> **RECORDS SUPPLIED**

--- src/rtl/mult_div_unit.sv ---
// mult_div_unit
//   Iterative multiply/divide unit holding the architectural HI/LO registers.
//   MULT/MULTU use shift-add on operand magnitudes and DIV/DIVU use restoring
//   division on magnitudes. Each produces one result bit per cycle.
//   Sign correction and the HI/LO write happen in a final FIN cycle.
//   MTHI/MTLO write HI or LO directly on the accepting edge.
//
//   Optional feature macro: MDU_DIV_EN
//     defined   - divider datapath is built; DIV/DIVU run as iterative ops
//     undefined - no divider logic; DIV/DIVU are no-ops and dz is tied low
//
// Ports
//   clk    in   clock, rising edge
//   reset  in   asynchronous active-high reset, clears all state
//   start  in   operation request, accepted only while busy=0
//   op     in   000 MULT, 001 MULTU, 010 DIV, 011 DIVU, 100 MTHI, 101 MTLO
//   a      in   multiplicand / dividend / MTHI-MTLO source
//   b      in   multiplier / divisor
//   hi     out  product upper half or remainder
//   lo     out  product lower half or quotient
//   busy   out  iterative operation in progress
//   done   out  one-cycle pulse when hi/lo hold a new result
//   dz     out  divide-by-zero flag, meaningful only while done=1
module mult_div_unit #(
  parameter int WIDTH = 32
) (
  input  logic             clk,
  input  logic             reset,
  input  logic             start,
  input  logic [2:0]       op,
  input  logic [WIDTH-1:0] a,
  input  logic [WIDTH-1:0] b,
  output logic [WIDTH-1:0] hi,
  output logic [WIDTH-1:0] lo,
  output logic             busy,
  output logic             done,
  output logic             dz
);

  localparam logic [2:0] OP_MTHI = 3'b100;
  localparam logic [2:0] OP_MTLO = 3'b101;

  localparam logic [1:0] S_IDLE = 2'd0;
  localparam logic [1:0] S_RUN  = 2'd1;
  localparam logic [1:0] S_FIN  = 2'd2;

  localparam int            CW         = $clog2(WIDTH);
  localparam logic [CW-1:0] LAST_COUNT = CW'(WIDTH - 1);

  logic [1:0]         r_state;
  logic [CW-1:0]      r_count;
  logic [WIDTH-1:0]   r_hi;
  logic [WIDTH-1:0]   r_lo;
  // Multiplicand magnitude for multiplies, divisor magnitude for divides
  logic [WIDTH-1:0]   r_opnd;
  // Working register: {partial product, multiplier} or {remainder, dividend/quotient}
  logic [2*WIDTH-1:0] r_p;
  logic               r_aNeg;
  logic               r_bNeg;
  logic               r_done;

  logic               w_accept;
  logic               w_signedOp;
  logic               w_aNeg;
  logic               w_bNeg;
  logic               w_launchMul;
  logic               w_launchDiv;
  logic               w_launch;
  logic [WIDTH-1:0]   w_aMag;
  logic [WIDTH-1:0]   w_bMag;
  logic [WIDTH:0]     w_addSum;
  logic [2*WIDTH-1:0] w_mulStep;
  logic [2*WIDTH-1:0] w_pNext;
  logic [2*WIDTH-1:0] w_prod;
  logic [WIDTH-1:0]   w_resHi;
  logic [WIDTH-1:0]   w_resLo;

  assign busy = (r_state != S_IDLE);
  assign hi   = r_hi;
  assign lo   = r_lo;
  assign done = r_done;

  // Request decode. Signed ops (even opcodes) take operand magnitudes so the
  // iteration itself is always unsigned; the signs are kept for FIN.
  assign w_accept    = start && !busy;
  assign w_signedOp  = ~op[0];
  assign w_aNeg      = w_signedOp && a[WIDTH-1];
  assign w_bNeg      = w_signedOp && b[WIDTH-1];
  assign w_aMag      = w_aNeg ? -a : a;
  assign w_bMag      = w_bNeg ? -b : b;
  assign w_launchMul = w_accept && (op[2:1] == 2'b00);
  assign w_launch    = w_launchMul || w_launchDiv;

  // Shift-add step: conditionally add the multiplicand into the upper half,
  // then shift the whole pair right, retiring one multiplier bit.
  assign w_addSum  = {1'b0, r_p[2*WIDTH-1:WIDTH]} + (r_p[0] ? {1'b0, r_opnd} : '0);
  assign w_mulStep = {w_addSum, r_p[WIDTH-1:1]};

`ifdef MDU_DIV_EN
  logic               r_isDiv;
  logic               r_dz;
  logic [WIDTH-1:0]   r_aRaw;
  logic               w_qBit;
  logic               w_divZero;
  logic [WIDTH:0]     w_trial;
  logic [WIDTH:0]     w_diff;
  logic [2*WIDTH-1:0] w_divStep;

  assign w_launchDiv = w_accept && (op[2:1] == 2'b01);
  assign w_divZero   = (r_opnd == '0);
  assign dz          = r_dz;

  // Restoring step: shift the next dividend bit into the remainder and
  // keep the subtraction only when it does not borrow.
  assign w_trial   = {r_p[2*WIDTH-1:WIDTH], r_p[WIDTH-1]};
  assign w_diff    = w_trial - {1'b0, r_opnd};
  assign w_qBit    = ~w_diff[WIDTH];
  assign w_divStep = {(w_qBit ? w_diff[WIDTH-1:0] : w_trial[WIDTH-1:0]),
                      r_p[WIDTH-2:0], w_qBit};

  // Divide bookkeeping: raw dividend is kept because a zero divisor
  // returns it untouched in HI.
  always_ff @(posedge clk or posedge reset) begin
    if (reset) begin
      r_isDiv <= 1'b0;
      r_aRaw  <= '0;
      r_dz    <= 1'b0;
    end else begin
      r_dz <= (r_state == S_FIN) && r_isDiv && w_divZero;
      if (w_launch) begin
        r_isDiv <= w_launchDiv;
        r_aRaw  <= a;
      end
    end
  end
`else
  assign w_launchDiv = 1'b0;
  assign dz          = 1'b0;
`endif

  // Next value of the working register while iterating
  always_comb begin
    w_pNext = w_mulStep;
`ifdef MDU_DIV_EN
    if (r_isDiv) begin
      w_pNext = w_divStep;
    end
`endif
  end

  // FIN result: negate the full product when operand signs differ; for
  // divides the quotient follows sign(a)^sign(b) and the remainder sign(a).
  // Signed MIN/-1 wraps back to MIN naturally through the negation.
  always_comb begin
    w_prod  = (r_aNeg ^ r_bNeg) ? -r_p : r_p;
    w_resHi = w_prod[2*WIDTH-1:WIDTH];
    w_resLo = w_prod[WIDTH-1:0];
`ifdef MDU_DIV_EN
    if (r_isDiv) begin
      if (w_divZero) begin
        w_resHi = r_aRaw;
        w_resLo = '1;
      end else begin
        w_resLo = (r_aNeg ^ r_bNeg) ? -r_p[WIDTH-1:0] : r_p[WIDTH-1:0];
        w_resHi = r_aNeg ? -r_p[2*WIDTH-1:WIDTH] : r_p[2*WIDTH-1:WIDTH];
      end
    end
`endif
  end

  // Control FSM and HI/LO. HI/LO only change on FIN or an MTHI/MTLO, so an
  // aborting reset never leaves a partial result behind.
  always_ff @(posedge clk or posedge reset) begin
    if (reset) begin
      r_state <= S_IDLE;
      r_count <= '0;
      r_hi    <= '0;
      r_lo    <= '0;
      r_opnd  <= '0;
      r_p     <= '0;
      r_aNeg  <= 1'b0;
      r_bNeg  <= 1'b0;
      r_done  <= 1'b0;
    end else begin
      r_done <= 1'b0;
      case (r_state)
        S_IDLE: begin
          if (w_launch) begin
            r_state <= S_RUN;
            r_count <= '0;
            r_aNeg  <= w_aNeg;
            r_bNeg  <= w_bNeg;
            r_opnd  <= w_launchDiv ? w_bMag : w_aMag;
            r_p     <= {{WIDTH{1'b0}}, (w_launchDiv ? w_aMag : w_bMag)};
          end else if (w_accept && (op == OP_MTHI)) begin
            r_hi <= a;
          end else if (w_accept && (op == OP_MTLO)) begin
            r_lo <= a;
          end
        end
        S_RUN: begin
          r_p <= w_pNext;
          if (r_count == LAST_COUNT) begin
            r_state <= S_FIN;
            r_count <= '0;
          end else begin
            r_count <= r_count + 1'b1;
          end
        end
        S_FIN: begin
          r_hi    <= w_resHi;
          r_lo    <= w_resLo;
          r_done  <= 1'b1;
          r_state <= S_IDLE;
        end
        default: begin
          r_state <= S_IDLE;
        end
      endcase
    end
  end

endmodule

> **TASK ITEM**
Between the first line of the entries above and the line with "clock, rising edge", both included, copy every line exactly and nothing outside that range.

> **RESPONSE TO THIS EXERCISE**
--- src/rtl/mult_div_unit.sv ---
// mult_div_unit
//   Iterative multiply/divide unit holding the architectural HI/LO registers.
//   MULT/MULTU use shift-add on operand magnitudes and DIV/DIVU use restoring
//   division on magnitudes. Each produces one result bit per cycle.
//   Sign correction and the HI/LO write happen in a final FIN cycle.
//   MTHI/MTLO write HI or LO directly on the accepting edge.
//
//   Optional feature macro: MDU_DIV_EN
//     defined   - divider datapath is built; DIV/DIVU run as iterative ops
//     undefined - no divider logic; DIV/DIVU are no-ops and dz is tied low
//
// Ports
//   clk    in   clock, rising edge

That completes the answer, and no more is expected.